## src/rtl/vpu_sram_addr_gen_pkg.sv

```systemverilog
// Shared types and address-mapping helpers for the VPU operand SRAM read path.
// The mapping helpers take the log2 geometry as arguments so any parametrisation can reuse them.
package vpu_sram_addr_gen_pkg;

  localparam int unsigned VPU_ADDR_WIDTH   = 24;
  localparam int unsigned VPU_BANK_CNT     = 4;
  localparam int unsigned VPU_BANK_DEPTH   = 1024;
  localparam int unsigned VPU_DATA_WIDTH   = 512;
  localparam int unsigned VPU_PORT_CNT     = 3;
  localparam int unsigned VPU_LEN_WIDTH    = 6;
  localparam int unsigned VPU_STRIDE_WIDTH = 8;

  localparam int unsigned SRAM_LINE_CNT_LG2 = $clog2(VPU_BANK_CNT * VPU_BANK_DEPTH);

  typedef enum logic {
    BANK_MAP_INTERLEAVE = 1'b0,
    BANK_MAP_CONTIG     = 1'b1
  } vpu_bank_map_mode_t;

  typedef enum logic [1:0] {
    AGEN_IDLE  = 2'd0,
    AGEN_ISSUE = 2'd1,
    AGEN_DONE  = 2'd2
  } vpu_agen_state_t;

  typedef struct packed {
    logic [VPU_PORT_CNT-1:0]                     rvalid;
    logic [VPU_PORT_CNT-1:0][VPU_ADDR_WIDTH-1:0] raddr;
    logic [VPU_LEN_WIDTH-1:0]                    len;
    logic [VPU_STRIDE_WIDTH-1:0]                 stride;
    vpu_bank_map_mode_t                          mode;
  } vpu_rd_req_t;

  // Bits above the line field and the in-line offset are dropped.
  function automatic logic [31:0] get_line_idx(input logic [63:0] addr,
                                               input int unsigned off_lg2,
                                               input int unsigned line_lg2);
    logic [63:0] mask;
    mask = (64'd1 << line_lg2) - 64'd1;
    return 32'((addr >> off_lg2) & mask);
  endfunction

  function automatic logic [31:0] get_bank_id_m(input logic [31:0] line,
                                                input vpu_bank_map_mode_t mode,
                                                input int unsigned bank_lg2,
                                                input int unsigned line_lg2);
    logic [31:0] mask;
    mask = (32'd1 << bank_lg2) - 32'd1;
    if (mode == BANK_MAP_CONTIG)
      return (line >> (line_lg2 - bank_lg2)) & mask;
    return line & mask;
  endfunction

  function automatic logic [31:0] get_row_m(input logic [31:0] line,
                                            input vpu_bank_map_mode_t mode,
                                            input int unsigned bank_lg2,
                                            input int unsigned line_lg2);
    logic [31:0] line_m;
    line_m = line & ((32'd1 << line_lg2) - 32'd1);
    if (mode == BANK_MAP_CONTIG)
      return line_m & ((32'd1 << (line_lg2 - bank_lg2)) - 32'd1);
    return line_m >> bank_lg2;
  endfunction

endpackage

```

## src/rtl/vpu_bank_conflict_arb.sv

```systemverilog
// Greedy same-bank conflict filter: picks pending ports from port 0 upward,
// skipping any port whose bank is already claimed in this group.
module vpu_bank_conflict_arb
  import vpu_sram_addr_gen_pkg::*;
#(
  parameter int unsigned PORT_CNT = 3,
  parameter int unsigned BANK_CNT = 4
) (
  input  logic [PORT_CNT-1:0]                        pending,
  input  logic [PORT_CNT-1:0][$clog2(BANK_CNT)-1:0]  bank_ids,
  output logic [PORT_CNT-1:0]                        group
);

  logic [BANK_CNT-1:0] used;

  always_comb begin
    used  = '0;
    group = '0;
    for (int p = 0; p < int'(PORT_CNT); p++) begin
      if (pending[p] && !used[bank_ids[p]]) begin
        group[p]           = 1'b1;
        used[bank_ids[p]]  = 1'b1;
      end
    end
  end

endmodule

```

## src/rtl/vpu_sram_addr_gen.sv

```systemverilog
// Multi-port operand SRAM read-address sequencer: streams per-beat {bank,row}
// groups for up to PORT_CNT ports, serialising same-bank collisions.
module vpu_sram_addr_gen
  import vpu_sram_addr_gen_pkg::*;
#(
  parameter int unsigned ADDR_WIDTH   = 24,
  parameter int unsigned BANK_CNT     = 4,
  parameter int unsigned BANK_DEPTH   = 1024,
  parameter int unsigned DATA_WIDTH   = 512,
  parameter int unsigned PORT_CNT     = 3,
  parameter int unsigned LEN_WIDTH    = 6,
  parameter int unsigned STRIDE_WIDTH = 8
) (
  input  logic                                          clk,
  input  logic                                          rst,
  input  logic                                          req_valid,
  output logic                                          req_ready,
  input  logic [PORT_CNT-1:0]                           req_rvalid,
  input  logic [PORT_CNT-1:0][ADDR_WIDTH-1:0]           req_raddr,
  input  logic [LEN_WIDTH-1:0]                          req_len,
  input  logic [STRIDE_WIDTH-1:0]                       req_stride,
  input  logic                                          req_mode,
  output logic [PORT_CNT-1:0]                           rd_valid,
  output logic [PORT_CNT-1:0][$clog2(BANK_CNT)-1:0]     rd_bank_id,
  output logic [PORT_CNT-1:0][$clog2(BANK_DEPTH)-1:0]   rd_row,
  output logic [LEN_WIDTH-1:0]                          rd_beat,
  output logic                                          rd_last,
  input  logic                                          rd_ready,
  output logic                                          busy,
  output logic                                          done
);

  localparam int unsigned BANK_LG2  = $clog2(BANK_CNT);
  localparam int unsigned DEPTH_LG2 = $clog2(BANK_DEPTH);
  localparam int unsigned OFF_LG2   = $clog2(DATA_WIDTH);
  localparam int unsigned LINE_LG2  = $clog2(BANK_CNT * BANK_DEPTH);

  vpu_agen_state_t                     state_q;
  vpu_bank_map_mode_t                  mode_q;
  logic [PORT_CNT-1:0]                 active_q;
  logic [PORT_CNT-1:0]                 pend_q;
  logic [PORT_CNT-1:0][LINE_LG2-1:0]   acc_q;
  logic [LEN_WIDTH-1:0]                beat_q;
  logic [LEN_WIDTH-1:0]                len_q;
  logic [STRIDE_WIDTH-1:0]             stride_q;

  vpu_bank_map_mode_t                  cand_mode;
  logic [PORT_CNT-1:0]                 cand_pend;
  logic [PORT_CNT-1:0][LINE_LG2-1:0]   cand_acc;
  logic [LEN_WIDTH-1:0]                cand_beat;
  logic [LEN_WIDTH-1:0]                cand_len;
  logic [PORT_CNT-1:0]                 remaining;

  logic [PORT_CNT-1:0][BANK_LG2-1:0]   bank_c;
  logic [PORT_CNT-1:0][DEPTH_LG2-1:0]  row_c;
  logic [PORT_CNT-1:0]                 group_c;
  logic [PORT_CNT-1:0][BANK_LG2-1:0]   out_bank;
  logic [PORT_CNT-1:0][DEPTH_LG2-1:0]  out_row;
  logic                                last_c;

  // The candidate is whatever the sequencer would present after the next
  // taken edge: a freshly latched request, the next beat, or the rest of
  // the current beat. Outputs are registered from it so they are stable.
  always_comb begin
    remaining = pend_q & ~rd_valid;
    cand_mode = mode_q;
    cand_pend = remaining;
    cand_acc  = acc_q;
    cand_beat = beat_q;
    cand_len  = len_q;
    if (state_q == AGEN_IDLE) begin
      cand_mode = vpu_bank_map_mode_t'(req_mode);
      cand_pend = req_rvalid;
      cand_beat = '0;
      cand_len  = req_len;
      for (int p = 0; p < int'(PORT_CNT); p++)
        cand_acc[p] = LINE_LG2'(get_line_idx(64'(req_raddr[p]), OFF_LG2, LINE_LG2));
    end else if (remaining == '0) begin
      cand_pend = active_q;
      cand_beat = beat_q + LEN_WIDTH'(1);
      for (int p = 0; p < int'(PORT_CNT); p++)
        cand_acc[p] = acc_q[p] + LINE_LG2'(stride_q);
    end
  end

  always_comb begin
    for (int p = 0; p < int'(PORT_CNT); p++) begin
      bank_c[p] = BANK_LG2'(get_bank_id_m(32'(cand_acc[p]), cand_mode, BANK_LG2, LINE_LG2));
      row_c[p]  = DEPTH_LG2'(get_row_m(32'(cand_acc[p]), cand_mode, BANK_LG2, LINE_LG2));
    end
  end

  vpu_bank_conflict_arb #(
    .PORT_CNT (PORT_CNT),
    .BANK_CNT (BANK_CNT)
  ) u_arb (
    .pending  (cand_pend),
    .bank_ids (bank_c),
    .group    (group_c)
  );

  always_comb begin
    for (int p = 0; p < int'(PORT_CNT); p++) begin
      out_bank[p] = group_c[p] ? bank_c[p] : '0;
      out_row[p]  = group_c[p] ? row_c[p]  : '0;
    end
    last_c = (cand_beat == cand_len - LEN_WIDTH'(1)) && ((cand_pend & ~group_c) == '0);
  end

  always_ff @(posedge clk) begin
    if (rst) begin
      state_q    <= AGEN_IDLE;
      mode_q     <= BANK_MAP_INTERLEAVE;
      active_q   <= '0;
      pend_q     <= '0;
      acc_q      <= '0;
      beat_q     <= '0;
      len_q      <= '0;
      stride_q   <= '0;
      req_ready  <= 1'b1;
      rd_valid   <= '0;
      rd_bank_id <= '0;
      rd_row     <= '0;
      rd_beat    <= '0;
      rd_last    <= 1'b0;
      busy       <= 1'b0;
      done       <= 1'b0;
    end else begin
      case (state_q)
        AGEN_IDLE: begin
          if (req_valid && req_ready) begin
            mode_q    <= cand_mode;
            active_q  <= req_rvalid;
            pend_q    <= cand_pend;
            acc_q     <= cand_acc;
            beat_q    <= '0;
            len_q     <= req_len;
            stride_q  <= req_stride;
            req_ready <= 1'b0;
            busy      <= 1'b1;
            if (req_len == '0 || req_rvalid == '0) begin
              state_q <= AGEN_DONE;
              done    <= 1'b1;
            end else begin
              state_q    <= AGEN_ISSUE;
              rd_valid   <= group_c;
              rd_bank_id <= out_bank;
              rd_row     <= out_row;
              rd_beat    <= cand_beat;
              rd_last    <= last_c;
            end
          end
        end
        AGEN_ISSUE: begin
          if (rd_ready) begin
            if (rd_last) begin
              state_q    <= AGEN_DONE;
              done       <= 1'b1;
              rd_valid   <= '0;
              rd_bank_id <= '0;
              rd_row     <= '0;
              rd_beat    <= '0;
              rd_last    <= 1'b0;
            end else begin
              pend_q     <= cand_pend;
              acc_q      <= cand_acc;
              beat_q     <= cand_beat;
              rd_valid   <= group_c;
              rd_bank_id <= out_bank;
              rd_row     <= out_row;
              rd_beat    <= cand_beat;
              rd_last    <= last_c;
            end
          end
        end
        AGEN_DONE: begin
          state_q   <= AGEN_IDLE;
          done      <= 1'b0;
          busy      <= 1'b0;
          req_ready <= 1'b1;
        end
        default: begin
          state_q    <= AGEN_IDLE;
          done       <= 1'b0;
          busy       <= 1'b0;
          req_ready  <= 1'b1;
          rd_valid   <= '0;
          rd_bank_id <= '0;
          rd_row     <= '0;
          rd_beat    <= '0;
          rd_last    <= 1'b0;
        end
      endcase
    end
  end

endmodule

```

-*-*-

Show, from the entries above, every line that includes the string "parameter".

  parameter int unsigned PORT_CNT = 3,
  parameter int unsigned BANK_CNT = 4
  parameter int unsigned ADDR_WIDTH   = 24,
  parameter int unsigned BANK_CNT     = 4,
  parameter int unsigned BANK_DEPTH   = 1024,
  parameter int unsigned DATA_WIDTH   = 512,
  parameter int unsigned PORT_CNT     = 3,
  parameter int unsigned LEN_WIDTH    = 6,
  parameter int unsigned STRIDE_WIDTH = 8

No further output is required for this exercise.